Collected data:
------------------------------------------------------------------------
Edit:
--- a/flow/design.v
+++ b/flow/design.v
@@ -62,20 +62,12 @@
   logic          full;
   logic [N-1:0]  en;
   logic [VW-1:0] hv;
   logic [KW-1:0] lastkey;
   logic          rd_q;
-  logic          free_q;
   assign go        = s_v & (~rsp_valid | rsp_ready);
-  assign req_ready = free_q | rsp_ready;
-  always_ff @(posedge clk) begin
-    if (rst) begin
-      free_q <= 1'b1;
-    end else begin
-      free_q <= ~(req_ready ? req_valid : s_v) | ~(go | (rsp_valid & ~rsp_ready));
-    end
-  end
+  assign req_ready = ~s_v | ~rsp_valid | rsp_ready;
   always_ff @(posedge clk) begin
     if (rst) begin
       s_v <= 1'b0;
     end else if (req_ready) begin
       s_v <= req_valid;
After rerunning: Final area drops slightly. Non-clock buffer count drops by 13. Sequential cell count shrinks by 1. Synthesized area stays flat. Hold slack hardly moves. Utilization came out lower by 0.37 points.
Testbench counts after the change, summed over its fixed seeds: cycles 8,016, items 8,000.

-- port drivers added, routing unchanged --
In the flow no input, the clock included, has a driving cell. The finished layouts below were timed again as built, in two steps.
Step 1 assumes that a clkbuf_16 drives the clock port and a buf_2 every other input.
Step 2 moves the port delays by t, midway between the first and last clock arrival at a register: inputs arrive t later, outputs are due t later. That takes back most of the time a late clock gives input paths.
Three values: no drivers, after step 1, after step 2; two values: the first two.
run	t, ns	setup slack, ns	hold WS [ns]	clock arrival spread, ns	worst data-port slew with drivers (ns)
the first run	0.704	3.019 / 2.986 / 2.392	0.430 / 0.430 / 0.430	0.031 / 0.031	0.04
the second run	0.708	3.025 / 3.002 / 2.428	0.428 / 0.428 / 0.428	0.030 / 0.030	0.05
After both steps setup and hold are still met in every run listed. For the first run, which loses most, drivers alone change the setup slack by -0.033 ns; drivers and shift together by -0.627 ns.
------------------------------------------------------------------------
## Required action
Your output should be an exact copy of every line from the one containing "Step 1 assumes" through the end of the records.

## Solution
Step 1 assumes that a clkbuf_16 drives the clock port and a buf_2 every other input.
Step 2 moves the port delays by t, midway between the first and last clock arrival at a register: inputs arrive t later, outputs are due t later. That takes back most of the time a late clock gives input paths.
Three values: no drivers, after step 1, after step 2; two values: the first two.
run	t, ns	setup slack, ns	hold WS [ns]	clock arrival spread, ns	worst data-port slew with drivers (ns)
the first run	0.704	3.019 / 2.986 / 2.392	0.430 / 0.430 / 0.430	0.031 / 0.031	0.04
the second run	0.708	3.025 / 3.002 / 2.428	0.428 / 0.428 / 0.428	0.030 / 0.030	0.05
After both steps setup and hold are still met in every run listed. For the first run, which loses most, drivers alone change the setup slack by -0.033 ns; drivers and shift together by -0.627 ns.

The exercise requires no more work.